To the Editor:

While Sahm Adrangi ’03 investigates one particular side of the issue of legacy admissions candidates (“The Immorality of Legacy in Deciding Yale Admissions,” 11/6), he fails to properly acknowledge several things. Not all Yale legacies come from rich, upper middle-class families. Though Yalies (and graduates of other top schools) have a high rate of financial success, certainly not all of them are rich enough to donate the money that would be required to influence admissions decisions. I, for one, am a legacy student — my grandfather went to Yale — but he hadn’t donated a cent since the 1970s (when the Yale School of Medicine rejected my aunt). Of the other legacy students I personally know at Yale, most of them come from fairly middle-class backgrounds, much like the majority of the Yale population. Furthermore, Adrangi’s theory that legacy admissions are motivated by financial gain discounts the fact that many public universities (which don’t seek nearly the private funding of institutions like Yale) also have legacy admissions policies. Adrangi assumes that financial gain on behalf of the University is the sole motive behind legacy admissions.

Legacy status, however, is also designed to foster tradition, which Adrangi confuses with elitism.
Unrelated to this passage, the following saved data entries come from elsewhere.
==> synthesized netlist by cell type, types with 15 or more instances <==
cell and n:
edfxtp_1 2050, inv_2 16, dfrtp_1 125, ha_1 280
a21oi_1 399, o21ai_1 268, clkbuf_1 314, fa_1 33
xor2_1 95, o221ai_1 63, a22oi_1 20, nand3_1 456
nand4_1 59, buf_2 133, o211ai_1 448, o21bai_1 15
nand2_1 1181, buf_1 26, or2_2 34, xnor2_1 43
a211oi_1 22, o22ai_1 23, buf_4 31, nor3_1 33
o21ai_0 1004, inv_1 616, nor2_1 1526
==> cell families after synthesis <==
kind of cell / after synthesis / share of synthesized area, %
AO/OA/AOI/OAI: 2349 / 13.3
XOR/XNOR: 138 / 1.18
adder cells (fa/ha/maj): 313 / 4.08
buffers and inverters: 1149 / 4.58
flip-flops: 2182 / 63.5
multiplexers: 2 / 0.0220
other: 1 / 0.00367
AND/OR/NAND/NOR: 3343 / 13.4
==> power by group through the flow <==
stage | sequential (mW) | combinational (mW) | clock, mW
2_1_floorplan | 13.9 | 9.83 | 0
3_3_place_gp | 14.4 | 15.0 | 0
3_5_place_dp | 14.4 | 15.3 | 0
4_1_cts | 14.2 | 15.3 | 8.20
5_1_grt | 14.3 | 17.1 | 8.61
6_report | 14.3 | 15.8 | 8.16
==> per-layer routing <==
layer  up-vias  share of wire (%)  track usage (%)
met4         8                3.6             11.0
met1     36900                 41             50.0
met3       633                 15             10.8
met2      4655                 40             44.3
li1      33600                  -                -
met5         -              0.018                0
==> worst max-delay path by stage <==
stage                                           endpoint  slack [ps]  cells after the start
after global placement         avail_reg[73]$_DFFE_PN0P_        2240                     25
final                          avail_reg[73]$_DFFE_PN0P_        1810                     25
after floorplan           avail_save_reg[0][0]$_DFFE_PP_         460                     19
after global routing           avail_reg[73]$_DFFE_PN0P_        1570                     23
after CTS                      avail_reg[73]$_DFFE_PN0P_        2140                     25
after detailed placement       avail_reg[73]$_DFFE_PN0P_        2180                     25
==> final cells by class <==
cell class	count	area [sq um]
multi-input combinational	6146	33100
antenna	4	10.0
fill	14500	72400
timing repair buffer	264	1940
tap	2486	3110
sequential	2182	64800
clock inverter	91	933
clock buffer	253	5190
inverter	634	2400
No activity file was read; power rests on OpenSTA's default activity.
--- src/rtl/core/sxp_in_reg.sv ---
// Input register: holds one received word until the core takes it.
// Depends on nothing but the clock and reset.
`timescale 1ns / 1ps

module sxp_in_reg (
    input  logic       aclk,
    input  logic       aresetn,
    input  logic       in_valid,
    output logic       in_ready,
    input  logic [7:0] in_byte,
    input  logic       take,
    output logic       held_valid,
    output logic [7:0] held_byte
);

    logic       valid_reg;
    logic       valid_next;
    logic [7:0] byte_reg;

    // Accept whenever the slot is empty or being drained this cycle
    assign in_ready = !valid_reg || take;

    always_comb begin
        valid_next = valid_reg;
        if (in_valid && in_ready) begin
            valid_next = 1'b1;
        end else if (take) begin
            valid_next = 1'b0;
        end
    end

    always_ff @(posedge aclk) begin
        if (!aresetn) begin
            valid_reg <= 1'b0;
        end else begin
            valid_reg <= valid_next;
        end
    end

    always_ff @(posedge aclk) begin
        if (in_valid && in_ready) begin
            byte_reg <= in_byte;
        end
    end

    assign held_valid = valid_reg;
    assign held_byte  = byte_reg;

endmodule

--- src/rtl/core/sxp_car_parse.sv ---
// Command '2' body parser: colon splitting, id capture, saturating decimal steps.
// Depends on sxp_pkg (car_ctl_t, character codes, OUT_CARS).
`timescale 1ns / 1ps

module sxp_car_parse #(
    parameter int NUM_CARS = sxp_pkg::NUM_CARS_DEF
) (
    input  logic                                 aclk,
    input  logic                                 aresetn,
    input  sxp_pkg::car_ctl_t                    ctl,
    output logic [sxp_pkg::OUT_CARS-1:0][7:0]    car_id_view,
    output logic [sxp_pkg::OUT_CARS-1:0][15:0]   car_steps_view
);

    localparam int LIMIT = 2 * NUM_CARS;
    localparam int CC_W  = $clog2(LIMIT + 2);

    logic [CC_W-1:0] cc_reg, cc_next;
    logic            digits_reg, digits_next;
    logic [7:0]      pend_ids_reg   [NUM_CARS];
    logic [7:0]      pend_ids_next  [NUM_CARS];
    logic [15:0]     pend_steps_reg [NUM_CARS];
    logic [15:0]     pend_steps_next[NUM_CARS];
    logic [7:0]      car_ids_reg    [NUM_CARS];
    logic [7:0]      car_ids_next   [NUM_CARS];
    logic [15:0]     car_steps_reg  [NUM_CARS];
    logic [15:0]     car_steps_next [NUM_CARS];
    logic [15:0]     step_acc       [NUM_CARS];

    logic            is_digit;
    logic [3:0]      digit_val;
    logic [CC_W-1:0] cc_inc;
    logic [CC_W-1:0] car_sel;
    logic            in_seg;

    assign is_digit  = (ctl.data >= sxp_pkg::CH_ZERO) && (ctl.data <= sxp_pkg::CH_NINE);
    assign digit_val = ctl.data[3:0];
    assign cc_inc    = (cc_reg <= CC_W'(LIMIT)) ? cc_reg + CC_W'(1) : cc_reg;
    assign car_sel   = (cc_reg - CC_W'(1)) >> 1;
    assign in_seg    = (cc_reg >= CC_W'(1)) && (cc_reg <= CC_W'(LIMIT));

    // Per-car steps*10 + digit, saturated to 16 bits
    for (genvar k = 0; k < NUM_CARS; k++) begin : g_acc
        logic [19:0] wide;
        assign wide = ({4'b0000, pend_steps_reg[k]} << 3)
                    + ({4'b0000, pend_steps_reg[k]} << 1)
                    + {16'h0000, digit_val};
        assign step_acc[k] = (wide > 20'(sxp_pkg::STEP_MAX)) ? sxp_pkg::STEP_MAX
                                                              : wide[15:0];
    end

    // Next state of the pending and committed pairs
    always_comb begin
        cc_next         = cc_reg;
        digits_next     = digits_reg;
        pend_ids_next   = pend_ids_reg;
        pend_steps_next = pend_steps_reg;
        car_ids_next    = car_ids_reg;
        car_steps_next  = car_steps_reg;
        if (ctl.start) begin
            cc_next     = '0;
            digits_next = 1'b0;
            for (int k = 0; k < NUM_CARS; k++) begin
                pend_ids_next[k]   = car_ids_reg[k];
                pend_steps_next[k] = '0;
            end
        end else if (ctl.parse) begin
            if (ctl.data == sxp_pkg::CH_COLON) begin
                cc_next     = cc_inc;
                digits_next = !cc_inc[0] && (cc_inc <= CC_W'(LIMIT));
            end else if (in_seg) begin
                priority if (cc_reg[0]) begin
                    // id segment: last byte wins
                    for (int k = 0; k < NUM_CARS; k++) begin
                        if (car_sel == CC_W'(k)) begin
                            pend_ids_next[k] = ctl.data;
                        end
                    end
                end else if (digits_reg && is_digit) begin
                    for (int k = 0; k < NUM_CARS; k++) begin
                        if (car_sel == CC_W'(k)) begin
                            pend_steps_next[k] = step_acc[k];
                        end
                    end
                end else begin
                    digits_next = 1'b0;
                end
            end
        end else if (ctl.commit) begin
            car_ids_next   = pend_ids_reg;
            car_steps_next = pend_steps_reg;
        end
    end

    always_ff @(posedge aclk) begin
        if (!aresetn) begin
            cc_reg     <= '0;
            digits_reg <= 1'b0;
            for (int k = 0; k < NUM_CARS; k++) begin
                pend_ids_reg[k]   <= '0;
                pend_steps_reg[k] <= '0;
                car_ids_reg[k]    <= '0;
                car_steps_reg[k]  <= '0;
            end
        end else begin
            cc_reg         <= cc_next;
            digits_reg     <= digits_next;
            pend_ids_reg   <= pend_ids_next;
            pend_steps_reg <= pend_steps_next;
            car_ids_reg    <= car_ids_next;
            car_steps_reg  <= car_steps_next;
        end
    end

    // Pairs as seen after this word; cars past NUM_CARS read as zero
    for (genvar k = 0; k < sxp_pkg::OUT_CARS; k++) begin : g_view
        if (k < NUM_CARS) begin : g_real
            assign car_id_view[k]    = car_ids_next[k];
            assign car_steps_view[k] = car_steps_next[k];
        end else begin : g_none
            assign car_id_view[k]    = '0;
            assign car_steps_view[k] = '0;
        end
    end

endmodule

--- src/rtl/core/sxp_frame_core.sv ---
// Frame core: STX/ETX framing, length limit, XOR checksum, command fields.
// Depends on sxp_pkg (codes, head_t, car_ctl_t, hex_digit).
`timescale 1ns / 1ps

module sxp_frame_core #(
    parameter int MAX_FRAME = sxp_pkg::MAX_FRAME_DEF
) (
    input  logic              aclk,
    input  logic              aresetn,
    input  logic              step,
    input  logic [7:0]        rx_byte,
    input  logic [7:0]        node_id,
    output logic              done,
    output sxp_pkg::head_t    head,
    output sxp_pkg::car_ctl_t car_ctl
);

    localparam int IDX_W = $clog2(MAX_FRAME + 1);

    logic             in_frame_reg, in_frame_next;
    logic [IDX_W-1:0] idx_reg, idx_next;
    logic [7:0]       xor_reg, xor_next;
    logic [7:0]       tail0_reg, tail0_next;
    logic [7:0]       tail1_reg, tail1_next;
    logic [7:0]       tail2_reg, tail2_next;
    logic [7:0]       cmd_reg, cmd_next;
    logic [7:0]       id_reg, id_next;
    logic [7:0]       dir_reg, dir_next;
    logic [7:0]       last_dest_reg, last_dest_next;
    logic [7:0]       last_dir_reg, last_dir_next;

    logic [7:0]       cmd_cap, id_cap, dir_cap;
    logic             past_head;

    // Fixed frame positions captured from the current word
    assign cmd_cap   = (idx_reg == IDX_W'(2)) ? rx_byte : cmd_reg;
    assign id_cap    = (idx_reg == IDX_W'(4)) ? rx_byte : id_reg;
    assign dir_cap   = (idx_reg == IDX_W'(6)) ? rx_byte : dir_reg;
    assign past_head = (idx_reg >= IDX_W'(3));

    // Frame state update
    always_comb begin
        in_frame_next  = in_frame_reg;
        idx_next       = idx_reg;
        xor_next       = xor_reg;
        tail0_next     = tail0_reg;
        tail1_next     = tail1_reg;
        tail2_next     = tail2_reg;
        cmd_next       = cmd_reg;
        id_next        = id_reg;
        dir_next       = dir_reg;
        last_dest_next = last_dest_reg;
        last_dir_next  = last_dir_reg;
        done           = 1'b0;
        car_ctl        = '0;
        car_ctl.data   = rx_byte;
        if (step) begin
            priority if (!in_frame_reg) begin
                if (rx_byte == sxp_pkg::CH_STX) begin
                    in_frame_next = 1'b1;
                    idx_next      = IDX_W'(1);
                    xor_next      = '0;
                    tail0_next    = '0;
                    tail1_next    = '0;
                    tail2_next    = sxp_pkg::CH_STX;
                    cmd_next      = '0;
                    id_next       = '0;
                    dir_next      = '0;
                    car_ctl.start = 1'b1;
                end
            end else if (idx_reg >= IDX_W'(MAX_FRAME)) begin
                // over length: drop frame and this word
                in_frame_next = 1'b0;
            end else if (rx_byte != sxp_pkg::CH_ETX) begin
                cmd_next      = cmd_cap;
                id_next       = id_cap;
                dir_next      = dir_cap;
                car_ctl.parse = (cmd_cap == sxp_pkg::CMD_CARS) && past_head;
                if (past_head) begin
                    xor_next = xor_reg ^ tail0_reg;
                end
                tail0_next = tail1_reg;
                tail1_next = tail2_reg;
                tail2_next = rx_byte;
                idx_next   = idx_reg + IDX_W'(1);
            end else begin
                cmd_next      = cmd_cap;
                id_next       = id_cap;
                dir_next      = dir_cap;
                in_frame_next = 1'b0;
                done          = 1'b1;
                if (cmd_cap == sxp_pkg::CMD_DIRECT) begin
                    last_dest_next = id_cap;
                    last_dir_next  = dir_cap;
                end
                car_ctl.commit = (cmd_cap == sxp_pkg::CMD_CARS);
            end
        end
    end

    // Result fields for the ETX word
    always_comb begin
        head.command   = cmd_cap;
        head.dest_id   = last_dest_next;
        head.direction = last_dir_next;
        head.frame_ok  = past_head
                      && (tail0_reg == sxp_pkg::hex_digit(xor_reg[7:4]))
                      && (tail1_reg == sxp_pkg::hex_digit(xor_reg[3:0]))
                      && (last_dest_next == node_id);
    end

    always_ff @(posedge aclk) begin
        if (!aresetn) begin
            in_frame_reg  <= 1'b0;
            idx_reg       <= '0;
            xor_reg       <= '0;
            tail0_reg     <= '0;
            tail1_reg     <= '0;
            tail2_reg     <= '0;
            cmd_reg       <= '0;
            id_reg        <= '0;
            dir_reg       <= '0;
            last_dest_reg <= '0;
            last_dir_reg  <= '0;
        end else begin
            in_frame_reg  <= in_frame_next;
            idx_reg       <= idx_next;
            xor_reg       <= xor_next;
            tail0_reg     <= tail0_next;
            tail1_reg     <= tail1_next;
            tail2_reg     <= tail2_next;
            cmd_reg       <= cmd_next;
            id_reg        <= id_next;
            dir_reg       <= dir_next;
            last_dest_reg <= last_dest_next;
            last_dir_reg  <= last_dir_next;
        end
    end

endmodule

--- src/rtl/core/sxp_out_reg.sv ---
// Result register: holds one result word until the sink takes it.
// Depends on sxp_pkg (result_t).
`timescale 1ns / 1ps

module sxp_out_reg (
    input  logic             aclk,
    input  logic             aresetn,
    input  logic             load,
    input  sxp_pkg::result_t load_data,
    output logic             free,
    output logic             out_valid,
    input  logic             out_ready,
    output sxp_pkg::result_t out_data
);

    logic             valid_reg;
    logic             valid_next;
    sxp_pkg::result_t data_reg;

    // Slot can take a new word when empty or being emptied now
    assign free = !valid_reg || out_ready;

    always_comb begin
        valid_next = valid_reg;
        if (load) begin
            valid_next = 1'b1;
        end else if (out_ready) begin
            valid_next = 1'b0;
        end
    end

    always_ff @(posedge aclk) begin
        if (!aresetn) begin
            valid_reg <= 1'b0;
        end else begin
            valid_reg <= valid_next;
        end
    end

    always_ff @(posedge aclk) begin
        if (load) begin
            data_reg <= load_data;
        end
    end

    assign out_valid = valid_reg;
    assign out_data  = data_reg;

endmodule
File: config.mk
export PLATFORM = sky130hd
export DESIGN_NAME = clpc_div
export DESIGN_NICKNAME = d
export VERILOG_FILES = /design/src/hdl/clpc_pkg.sv /design/src/hdl/clpc_div.sv
export SDC_FILE = /design/constraint.sdc
export NUM_CORES = 2
export LEC_CHECK = 0
export CAP_MARGIN = 40
export CORE_ASPECT_RATIO = 1.5
export CORE_MARGIN = 3
export CORE_UTILIZATION = 47
export CTS_CLUSTER_SIZE = 20
export DETAILED_ROUTE_END_ITERATION = 10
export DONT_BUFFER_PORTS = 1
export SKIP_LAST_GASP = 1
export SYNTH_ARGS = -nofsm -noshare
export SYNTH_HDL_FRONTEND = slang
export SYNTH_SLANG_ARGS = --single-unit
File: constraint.sdc
create_clock -name i_clk -period 6.6 [get_ports i_clk]
set_clock_uncertainty 0.05 [all_clocks]
set_input_delay 0.33 -clock i_clk [delete_from_list [all_inputs] [get_ports i_clk]]
set_output_delay 0.33 -clock i_clk [all_outputs]
set_load 0.03 [all_outputs]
Though the two are often connected — and admittedly were in the 1960s version of legacy admissions — it is not necessary that they be. Tradition, however, can be personal and immaterial, whereas elitism often is not. There is something very powerful about knowing that I eat in the same dining halls, have lectures in the same classrooms, and study in the same library in which my grandfather ate, had class, and studied over 50 years ago. There is something equally powerful about looking down the road and hoping that my children, or grandchildren, too, will enjoy the same opportunity. The other day, I sat next to my grandfather (who is enrolled in the alumni auditing program) during a Greek history lecture in which professor Donald Kagan suggested that our world has lost much of the familial continuity that the ancient world once had. As a result we are often less invested in the institutions that surround us. Legacy admissions — both in legacy applicants and in many current Yale students — help to foster a sense of familial continuity and tradition that would otherwise be lost.